**GIVEN INFORMATION**
○ ○ ○ ○ ○
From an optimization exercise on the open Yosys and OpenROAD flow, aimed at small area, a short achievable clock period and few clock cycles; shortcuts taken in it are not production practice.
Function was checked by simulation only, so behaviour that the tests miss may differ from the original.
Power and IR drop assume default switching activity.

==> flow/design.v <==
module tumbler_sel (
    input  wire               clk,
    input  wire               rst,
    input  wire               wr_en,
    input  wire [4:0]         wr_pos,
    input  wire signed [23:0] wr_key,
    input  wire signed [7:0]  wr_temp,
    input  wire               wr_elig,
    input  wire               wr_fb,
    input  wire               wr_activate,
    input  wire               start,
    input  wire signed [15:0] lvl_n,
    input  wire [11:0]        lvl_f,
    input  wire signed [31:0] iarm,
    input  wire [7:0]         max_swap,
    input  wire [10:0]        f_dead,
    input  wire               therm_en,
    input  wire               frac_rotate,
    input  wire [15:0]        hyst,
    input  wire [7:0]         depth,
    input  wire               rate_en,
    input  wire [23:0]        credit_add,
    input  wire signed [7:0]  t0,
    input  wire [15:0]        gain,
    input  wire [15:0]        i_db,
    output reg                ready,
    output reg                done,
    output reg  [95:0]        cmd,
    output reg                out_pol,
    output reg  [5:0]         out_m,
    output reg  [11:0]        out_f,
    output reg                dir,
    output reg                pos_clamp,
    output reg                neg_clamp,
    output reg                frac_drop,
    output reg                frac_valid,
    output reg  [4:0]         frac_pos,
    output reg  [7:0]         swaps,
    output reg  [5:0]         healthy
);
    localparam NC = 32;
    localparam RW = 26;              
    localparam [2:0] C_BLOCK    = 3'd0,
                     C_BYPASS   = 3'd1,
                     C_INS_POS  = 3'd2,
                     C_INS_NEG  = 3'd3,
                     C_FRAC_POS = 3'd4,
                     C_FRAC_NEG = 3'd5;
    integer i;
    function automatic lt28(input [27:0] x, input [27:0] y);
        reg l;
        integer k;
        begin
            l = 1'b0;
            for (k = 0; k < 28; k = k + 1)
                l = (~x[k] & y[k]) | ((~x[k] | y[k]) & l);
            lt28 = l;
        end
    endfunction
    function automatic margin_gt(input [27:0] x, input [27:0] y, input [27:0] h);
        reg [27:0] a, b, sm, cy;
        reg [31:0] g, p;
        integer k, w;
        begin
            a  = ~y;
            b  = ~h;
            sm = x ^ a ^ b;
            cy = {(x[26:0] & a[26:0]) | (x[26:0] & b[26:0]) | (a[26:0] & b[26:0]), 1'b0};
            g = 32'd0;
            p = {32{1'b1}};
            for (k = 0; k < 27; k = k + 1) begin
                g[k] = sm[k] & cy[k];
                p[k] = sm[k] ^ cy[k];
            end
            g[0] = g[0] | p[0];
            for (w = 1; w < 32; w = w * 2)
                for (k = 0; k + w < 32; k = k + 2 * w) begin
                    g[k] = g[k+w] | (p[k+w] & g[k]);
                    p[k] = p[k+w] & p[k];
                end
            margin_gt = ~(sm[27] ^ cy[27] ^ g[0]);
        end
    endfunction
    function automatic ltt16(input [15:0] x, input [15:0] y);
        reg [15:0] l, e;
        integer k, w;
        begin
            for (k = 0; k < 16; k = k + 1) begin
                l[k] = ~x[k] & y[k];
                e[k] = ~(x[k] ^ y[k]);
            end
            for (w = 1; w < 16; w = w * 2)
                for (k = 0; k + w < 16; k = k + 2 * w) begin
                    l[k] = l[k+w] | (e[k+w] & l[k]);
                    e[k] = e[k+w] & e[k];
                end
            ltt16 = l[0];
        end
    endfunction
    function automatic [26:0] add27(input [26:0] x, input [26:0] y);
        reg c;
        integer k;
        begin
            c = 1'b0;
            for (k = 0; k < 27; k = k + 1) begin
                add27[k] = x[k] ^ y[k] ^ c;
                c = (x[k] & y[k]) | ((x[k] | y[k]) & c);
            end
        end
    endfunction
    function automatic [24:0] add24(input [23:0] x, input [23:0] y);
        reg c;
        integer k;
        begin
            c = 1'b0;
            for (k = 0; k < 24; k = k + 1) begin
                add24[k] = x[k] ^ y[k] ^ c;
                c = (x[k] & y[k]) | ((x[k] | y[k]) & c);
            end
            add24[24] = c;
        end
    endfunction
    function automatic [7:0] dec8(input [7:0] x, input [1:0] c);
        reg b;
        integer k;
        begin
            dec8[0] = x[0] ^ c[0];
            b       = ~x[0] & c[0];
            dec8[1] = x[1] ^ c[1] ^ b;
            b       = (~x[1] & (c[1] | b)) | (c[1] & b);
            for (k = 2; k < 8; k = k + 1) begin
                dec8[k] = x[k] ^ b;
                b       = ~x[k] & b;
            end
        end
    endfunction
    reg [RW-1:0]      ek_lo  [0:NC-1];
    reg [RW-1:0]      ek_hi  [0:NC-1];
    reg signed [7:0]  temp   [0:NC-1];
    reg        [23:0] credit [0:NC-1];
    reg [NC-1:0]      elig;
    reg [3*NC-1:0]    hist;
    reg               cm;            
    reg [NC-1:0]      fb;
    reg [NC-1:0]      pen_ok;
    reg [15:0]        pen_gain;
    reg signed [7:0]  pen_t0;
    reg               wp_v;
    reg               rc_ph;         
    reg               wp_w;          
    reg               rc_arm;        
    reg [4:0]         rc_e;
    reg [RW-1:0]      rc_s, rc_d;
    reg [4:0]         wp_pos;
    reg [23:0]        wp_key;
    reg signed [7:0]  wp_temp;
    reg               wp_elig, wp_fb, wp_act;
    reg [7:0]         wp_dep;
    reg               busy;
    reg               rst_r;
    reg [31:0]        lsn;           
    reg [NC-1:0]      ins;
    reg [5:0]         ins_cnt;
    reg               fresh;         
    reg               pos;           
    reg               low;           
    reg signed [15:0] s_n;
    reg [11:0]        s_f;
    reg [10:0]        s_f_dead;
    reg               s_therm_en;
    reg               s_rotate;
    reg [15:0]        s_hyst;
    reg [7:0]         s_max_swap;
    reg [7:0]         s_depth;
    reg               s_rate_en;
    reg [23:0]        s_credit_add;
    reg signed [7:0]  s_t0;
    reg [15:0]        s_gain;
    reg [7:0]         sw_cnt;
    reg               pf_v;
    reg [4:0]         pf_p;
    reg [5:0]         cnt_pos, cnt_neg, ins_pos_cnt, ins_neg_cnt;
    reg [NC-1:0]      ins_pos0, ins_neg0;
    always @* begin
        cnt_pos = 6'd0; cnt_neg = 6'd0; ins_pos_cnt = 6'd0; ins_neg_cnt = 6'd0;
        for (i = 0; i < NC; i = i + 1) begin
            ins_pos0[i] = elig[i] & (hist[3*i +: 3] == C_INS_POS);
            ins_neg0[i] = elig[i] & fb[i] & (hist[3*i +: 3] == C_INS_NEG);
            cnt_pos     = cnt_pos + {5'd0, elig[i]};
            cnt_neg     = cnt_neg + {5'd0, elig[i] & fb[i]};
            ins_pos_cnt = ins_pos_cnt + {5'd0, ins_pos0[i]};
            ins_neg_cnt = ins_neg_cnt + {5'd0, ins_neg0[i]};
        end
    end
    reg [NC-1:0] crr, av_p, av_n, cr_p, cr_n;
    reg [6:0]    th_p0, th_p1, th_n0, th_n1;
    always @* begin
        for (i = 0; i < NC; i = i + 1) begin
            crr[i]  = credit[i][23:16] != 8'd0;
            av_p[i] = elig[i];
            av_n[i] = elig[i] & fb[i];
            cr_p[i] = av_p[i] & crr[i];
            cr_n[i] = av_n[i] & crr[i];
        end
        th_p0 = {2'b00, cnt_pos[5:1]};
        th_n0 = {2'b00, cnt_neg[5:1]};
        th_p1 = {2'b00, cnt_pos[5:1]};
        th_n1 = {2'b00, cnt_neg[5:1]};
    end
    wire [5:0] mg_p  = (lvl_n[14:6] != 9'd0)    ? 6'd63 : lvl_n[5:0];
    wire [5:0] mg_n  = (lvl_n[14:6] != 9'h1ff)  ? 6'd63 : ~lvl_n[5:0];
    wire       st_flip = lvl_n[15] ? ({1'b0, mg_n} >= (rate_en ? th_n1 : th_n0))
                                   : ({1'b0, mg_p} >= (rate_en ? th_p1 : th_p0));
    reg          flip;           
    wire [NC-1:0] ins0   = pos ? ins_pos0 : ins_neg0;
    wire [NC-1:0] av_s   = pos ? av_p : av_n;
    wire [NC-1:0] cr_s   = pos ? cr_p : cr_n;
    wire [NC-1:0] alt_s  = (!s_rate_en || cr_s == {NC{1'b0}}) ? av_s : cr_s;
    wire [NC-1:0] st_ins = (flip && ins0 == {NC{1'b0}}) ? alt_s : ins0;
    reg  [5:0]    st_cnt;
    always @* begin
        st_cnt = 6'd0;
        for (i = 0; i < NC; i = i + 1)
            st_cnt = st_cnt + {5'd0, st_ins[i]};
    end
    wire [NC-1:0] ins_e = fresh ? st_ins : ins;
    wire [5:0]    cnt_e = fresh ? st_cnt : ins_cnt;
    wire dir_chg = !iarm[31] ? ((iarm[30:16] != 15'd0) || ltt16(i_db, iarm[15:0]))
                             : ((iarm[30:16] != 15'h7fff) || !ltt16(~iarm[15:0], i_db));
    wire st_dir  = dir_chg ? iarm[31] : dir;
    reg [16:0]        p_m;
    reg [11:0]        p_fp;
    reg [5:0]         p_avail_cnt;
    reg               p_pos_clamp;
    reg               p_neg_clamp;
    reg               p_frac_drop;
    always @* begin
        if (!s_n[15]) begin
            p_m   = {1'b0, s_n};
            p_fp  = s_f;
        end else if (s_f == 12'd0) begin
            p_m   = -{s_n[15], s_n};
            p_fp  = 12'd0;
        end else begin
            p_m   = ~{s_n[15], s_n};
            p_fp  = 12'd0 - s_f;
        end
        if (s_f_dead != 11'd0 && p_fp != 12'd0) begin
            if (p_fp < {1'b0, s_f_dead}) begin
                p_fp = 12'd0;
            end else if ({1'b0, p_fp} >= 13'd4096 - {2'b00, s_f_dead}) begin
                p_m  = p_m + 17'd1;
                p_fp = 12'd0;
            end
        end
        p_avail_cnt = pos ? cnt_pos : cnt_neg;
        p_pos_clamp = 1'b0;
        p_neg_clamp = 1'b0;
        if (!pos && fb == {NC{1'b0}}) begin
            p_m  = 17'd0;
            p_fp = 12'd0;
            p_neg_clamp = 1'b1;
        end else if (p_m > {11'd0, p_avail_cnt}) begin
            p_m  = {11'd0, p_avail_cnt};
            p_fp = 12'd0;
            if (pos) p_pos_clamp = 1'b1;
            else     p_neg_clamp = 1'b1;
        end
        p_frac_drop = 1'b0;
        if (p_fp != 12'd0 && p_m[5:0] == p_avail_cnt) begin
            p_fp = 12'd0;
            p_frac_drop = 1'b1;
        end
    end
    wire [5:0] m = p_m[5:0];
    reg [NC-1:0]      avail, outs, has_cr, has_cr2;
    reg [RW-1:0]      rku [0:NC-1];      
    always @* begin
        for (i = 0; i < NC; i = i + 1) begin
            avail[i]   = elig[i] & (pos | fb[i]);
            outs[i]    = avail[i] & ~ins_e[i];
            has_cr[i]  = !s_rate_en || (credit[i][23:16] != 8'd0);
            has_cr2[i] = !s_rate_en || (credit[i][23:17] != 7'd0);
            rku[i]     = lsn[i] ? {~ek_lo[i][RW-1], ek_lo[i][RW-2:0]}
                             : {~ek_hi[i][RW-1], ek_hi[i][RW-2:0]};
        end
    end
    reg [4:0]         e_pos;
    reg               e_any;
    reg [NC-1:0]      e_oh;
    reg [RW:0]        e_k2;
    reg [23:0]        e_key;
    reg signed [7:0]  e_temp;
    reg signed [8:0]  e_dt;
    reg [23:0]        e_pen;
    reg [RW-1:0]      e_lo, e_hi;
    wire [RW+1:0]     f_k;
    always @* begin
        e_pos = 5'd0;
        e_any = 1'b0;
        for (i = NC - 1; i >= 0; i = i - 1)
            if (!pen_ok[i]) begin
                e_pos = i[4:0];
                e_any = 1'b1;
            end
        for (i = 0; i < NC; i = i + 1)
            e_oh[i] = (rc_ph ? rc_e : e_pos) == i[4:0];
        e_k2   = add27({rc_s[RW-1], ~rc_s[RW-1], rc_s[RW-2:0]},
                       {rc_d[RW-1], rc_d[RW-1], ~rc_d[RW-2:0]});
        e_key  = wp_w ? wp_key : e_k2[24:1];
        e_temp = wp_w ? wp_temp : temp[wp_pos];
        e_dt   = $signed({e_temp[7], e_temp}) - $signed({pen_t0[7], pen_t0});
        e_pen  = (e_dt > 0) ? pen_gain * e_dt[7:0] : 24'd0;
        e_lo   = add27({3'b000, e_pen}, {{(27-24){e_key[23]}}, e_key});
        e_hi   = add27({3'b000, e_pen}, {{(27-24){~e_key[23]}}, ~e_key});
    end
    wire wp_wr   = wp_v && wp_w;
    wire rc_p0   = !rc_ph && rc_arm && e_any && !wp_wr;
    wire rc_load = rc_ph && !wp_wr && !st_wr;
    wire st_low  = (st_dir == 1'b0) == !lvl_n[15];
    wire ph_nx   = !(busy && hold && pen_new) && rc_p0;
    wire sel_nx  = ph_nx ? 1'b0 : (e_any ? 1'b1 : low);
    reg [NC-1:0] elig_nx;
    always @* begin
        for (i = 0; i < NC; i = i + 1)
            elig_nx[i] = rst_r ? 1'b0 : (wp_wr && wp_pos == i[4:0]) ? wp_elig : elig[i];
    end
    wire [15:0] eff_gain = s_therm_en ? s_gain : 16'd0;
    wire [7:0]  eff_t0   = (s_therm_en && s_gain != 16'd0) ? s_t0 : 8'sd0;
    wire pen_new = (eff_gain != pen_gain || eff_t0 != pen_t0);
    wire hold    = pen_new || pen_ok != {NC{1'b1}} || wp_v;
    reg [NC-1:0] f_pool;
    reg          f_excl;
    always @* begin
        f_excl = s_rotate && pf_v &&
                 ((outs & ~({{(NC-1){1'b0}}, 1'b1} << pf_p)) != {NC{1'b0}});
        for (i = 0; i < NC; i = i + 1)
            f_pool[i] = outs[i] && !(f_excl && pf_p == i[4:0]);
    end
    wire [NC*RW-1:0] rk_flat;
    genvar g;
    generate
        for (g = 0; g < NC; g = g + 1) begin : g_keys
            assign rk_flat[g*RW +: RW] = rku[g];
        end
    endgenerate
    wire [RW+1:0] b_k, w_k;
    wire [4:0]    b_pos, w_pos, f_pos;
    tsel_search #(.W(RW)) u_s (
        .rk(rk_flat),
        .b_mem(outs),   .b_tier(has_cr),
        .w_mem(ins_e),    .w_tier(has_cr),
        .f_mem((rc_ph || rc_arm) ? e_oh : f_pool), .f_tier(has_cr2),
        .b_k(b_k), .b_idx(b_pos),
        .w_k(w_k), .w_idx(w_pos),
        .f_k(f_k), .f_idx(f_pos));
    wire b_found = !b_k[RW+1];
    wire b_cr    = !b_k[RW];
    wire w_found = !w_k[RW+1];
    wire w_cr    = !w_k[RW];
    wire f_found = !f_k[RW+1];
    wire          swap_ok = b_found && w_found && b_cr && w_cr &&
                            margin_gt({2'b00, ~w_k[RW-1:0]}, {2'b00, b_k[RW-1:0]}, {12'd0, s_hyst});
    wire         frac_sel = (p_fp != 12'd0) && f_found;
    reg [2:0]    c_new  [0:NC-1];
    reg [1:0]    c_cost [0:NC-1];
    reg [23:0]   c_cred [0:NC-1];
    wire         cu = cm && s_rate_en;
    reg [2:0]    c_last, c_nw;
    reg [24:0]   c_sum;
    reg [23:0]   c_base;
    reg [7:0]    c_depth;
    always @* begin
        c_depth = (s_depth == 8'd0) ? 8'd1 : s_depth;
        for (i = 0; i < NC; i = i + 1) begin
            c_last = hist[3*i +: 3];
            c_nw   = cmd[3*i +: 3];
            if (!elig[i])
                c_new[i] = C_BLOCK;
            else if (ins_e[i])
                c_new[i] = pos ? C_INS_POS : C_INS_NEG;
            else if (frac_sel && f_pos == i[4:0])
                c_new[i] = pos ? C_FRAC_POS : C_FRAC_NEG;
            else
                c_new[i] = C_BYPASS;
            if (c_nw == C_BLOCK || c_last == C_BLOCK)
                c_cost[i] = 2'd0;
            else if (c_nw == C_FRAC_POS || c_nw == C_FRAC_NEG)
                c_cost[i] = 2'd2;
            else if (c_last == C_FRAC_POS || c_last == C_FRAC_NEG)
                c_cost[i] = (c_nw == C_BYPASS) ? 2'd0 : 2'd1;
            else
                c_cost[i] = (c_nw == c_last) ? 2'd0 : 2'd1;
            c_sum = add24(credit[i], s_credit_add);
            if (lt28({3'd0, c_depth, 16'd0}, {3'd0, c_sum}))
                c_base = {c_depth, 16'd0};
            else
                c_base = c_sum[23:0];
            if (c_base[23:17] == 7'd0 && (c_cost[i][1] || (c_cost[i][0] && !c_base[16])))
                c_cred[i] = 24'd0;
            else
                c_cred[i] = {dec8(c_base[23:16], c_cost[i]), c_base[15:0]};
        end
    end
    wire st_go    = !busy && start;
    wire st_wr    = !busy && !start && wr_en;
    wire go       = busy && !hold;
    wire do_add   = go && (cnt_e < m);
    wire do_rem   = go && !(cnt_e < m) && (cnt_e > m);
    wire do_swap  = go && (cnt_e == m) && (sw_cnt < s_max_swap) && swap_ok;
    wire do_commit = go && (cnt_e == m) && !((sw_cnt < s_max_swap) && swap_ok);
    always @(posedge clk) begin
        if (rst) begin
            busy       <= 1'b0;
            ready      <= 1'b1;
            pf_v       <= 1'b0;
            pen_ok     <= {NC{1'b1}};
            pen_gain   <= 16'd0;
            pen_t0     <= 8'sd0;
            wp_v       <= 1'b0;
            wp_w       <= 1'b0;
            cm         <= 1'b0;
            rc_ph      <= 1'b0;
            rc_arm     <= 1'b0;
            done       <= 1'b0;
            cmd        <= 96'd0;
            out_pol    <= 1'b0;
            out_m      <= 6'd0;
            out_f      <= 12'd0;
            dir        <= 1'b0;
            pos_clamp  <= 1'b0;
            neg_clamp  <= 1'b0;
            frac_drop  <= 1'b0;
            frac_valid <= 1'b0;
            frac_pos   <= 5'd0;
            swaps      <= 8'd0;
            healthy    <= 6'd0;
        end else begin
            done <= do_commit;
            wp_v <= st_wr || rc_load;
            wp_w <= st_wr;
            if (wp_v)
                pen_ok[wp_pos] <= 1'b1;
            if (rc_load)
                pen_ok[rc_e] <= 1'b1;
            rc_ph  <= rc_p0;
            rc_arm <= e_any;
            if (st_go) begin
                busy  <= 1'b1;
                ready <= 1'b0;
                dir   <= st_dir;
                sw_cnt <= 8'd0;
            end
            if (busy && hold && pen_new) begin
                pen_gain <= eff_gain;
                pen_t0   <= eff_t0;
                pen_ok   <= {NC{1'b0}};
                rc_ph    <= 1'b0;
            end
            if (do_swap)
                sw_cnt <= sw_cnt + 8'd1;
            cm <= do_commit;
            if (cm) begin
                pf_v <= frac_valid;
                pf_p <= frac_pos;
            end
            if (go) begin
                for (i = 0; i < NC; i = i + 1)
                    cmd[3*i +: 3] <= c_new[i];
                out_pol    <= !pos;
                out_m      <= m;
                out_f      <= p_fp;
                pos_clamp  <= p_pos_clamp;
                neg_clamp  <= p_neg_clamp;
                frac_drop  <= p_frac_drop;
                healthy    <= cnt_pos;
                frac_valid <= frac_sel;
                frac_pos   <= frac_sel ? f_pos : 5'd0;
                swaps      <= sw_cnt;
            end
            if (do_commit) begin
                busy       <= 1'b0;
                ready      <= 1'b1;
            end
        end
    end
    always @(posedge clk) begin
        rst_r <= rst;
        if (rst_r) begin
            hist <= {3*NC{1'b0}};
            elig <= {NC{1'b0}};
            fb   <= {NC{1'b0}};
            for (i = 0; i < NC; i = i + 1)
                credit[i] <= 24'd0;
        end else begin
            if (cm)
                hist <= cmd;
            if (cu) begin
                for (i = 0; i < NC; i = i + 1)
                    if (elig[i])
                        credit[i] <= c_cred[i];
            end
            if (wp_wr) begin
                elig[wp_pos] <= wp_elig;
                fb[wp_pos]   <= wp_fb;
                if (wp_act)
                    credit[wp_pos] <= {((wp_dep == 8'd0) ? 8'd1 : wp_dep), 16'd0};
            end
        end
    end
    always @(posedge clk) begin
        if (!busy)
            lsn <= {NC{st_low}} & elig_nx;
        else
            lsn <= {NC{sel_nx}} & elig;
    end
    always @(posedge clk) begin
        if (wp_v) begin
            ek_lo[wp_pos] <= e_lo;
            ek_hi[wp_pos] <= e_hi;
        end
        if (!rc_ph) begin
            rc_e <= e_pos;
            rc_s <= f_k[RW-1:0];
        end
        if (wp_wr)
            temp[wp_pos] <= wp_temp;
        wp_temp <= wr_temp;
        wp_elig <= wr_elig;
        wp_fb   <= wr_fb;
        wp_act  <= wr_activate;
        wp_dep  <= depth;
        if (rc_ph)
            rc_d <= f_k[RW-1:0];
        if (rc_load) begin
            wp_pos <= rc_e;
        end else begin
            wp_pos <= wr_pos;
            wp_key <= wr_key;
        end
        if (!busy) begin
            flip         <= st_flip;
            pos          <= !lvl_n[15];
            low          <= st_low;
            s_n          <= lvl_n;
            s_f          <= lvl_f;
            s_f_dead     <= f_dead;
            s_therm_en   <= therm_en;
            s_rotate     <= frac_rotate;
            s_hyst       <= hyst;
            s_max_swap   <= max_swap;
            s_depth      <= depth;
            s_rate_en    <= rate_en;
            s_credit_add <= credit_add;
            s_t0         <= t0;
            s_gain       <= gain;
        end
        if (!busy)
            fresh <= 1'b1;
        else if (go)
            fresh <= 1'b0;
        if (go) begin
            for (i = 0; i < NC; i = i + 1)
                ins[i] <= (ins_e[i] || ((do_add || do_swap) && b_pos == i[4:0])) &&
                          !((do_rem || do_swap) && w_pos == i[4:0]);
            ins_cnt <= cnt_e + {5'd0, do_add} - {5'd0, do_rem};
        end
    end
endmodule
○ ○ ○ ○ ○
**PROBLEM**
Using the data above, transcribe the lines that run from the line with "for (k = 2;" to the line with "[23:0] credit [0:NC-1];", both ends kept, and output nothing else.

**OUTPUT OF THE TASK**
            for (k = 2; k < 8; k = k + 1) begin
                dec8[k] = x[k] ^ b;
                b       = ~x[k] & b;
            end
        end
    endfunction
    reg [RW-1:0]      ek_lo  [0:NC-1];
    reg [RW-1:0]      ek_hi  [0:NC-1];
    reg signed [7:0]  temp   [0:NC-1];
    reg        [23:0] credit [0:NC-1];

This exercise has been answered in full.